From the entries below, gather each line containing the word "stage".

- Opening Delimiter -

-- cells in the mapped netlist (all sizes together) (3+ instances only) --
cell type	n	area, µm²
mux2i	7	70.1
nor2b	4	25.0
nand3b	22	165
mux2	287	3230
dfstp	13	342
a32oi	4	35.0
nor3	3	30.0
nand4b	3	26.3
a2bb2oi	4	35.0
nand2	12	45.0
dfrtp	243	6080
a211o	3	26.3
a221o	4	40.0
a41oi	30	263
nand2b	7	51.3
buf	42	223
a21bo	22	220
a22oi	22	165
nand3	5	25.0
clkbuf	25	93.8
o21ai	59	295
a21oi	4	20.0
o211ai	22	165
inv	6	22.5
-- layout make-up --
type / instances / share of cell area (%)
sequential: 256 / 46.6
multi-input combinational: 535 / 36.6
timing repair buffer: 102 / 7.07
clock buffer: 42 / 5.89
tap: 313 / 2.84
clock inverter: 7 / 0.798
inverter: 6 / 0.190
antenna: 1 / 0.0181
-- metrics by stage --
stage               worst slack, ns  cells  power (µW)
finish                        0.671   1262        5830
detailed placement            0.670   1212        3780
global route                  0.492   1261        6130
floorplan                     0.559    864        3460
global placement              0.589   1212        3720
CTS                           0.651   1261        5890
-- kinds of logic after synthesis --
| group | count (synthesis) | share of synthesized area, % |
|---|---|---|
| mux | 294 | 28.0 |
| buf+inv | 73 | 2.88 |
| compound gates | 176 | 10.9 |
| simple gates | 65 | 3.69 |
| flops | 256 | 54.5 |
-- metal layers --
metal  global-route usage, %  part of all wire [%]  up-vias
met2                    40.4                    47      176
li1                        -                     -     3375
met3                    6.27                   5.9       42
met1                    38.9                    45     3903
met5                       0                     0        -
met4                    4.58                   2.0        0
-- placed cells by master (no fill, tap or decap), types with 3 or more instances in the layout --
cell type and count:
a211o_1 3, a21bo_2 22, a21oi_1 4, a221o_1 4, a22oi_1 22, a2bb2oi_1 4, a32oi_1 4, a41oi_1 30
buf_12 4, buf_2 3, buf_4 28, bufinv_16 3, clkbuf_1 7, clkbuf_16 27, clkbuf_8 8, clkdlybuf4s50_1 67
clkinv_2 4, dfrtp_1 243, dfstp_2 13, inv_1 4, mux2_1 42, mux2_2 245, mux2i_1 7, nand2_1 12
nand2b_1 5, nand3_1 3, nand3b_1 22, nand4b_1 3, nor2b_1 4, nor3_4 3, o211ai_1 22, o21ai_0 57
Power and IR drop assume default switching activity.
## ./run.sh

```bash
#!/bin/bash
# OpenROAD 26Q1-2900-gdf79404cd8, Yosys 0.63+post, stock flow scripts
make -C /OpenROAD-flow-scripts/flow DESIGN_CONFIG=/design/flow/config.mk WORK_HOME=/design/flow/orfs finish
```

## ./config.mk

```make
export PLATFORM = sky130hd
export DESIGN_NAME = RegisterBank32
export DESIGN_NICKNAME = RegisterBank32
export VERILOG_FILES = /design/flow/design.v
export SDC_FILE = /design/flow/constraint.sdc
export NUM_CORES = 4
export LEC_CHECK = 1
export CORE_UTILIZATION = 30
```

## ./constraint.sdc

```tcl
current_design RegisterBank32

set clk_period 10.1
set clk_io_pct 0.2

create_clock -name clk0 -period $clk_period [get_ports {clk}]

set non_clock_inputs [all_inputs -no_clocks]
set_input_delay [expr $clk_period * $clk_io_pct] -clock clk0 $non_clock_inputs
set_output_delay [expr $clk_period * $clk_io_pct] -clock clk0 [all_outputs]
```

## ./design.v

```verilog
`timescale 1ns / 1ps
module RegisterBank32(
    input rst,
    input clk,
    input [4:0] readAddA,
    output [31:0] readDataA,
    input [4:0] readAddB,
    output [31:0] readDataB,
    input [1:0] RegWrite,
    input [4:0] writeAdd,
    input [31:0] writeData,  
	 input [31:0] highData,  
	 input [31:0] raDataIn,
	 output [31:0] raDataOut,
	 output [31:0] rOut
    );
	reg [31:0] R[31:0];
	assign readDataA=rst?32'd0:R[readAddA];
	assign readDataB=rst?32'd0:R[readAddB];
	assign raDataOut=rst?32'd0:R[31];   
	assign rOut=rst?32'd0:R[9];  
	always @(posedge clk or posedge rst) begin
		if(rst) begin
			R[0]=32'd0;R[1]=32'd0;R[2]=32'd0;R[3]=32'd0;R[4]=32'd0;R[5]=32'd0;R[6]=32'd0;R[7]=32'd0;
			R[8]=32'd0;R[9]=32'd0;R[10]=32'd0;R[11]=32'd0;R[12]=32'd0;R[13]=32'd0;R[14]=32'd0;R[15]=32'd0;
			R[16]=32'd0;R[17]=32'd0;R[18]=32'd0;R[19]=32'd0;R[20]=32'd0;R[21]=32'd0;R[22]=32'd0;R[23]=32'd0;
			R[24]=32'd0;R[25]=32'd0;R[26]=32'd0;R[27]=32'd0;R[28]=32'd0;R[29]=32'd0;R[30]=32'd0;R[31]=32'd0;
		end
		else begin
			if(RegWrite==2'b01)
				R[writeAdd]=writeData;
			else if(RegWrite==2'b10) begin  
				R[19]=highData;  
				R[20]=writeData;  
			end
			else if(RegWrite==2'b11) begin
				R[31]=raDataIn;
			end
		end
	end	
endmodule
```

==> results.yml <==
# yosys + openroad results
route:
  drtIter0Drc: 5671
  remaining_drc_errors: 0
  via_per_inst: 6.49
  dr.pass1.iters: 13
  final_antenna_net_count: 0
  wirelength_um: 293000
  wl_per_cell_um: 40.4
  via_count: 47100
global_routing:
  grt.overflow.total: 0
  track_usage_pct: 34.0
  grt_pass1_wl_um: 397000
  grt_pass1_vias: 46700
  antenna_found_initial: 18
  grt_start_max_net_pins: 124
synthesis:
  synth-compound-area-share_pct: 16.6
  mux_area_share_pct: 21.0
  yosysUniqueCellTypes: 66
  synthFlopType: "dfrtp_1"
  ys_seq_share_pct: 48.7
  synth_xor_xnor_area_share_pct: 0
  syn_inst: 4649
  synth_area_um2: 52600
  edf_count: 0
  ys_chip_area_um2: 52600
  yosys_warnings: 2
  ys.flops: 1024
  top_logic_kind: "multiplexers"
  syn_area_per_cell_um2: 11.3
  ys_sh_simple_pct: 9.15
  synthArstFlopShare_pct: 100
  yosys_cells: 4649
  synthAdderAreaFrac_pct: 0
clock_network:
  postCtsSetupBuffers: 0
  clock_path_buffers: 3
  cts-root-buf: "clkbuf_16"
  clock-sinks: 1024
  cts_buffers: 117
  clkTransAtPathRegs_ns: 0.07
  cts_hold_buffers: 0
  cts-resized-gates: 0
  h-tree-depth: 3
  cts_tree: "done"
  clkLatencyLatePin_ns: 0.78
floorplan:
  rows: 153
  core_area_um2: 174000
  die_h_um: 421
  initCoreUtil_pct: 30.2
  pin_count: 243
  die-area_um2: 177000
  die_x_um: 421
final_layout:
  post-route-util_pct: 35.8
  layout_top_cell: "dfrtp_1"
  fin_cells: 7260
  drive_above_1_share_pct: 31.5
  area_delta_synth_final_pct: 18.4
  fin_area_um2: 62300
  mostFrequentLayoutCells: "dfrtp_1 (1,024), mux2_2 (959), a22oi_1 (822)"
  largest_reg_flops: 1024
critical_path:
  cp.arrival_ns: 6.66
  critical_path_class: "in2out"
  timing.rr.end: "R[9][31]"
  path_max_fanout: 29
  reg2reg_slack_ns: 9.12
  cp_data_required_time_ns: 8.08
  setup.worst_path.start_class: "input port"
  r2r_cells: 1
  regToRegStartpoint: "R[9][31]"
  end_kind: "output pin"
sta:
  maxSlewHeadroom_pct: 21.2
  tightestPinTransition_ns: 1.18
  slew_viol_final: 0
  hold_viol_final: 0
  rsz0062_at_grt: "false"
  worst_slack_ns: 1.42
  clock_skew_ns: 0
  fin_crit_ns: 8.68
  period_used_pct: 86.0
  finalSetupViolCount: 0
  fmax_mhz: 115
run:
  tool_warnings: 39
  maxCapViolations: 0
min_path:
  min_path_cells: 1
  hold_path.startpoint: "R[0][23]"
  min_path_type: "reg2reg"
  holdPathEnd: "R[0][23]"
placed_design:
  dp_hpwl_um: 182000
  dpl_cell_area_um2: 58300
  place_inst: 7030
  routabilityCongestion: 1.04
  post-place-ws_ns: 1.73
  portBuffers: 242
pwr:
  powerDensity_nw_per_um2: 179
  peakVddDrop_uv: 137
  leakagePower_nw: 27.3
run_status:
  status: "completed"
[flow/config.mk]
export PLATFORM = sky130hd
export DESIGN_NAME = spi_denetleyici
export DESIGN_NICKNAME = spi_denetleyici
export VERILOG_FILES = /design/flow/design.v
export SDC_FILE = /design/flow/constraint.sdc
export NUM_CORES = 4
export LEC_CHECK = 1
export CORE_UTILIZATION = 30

- Closing Delimiter -

» **Output for this exercise**:
-- metrics by stage --
stage               worst slack, ns  cells  power (µW)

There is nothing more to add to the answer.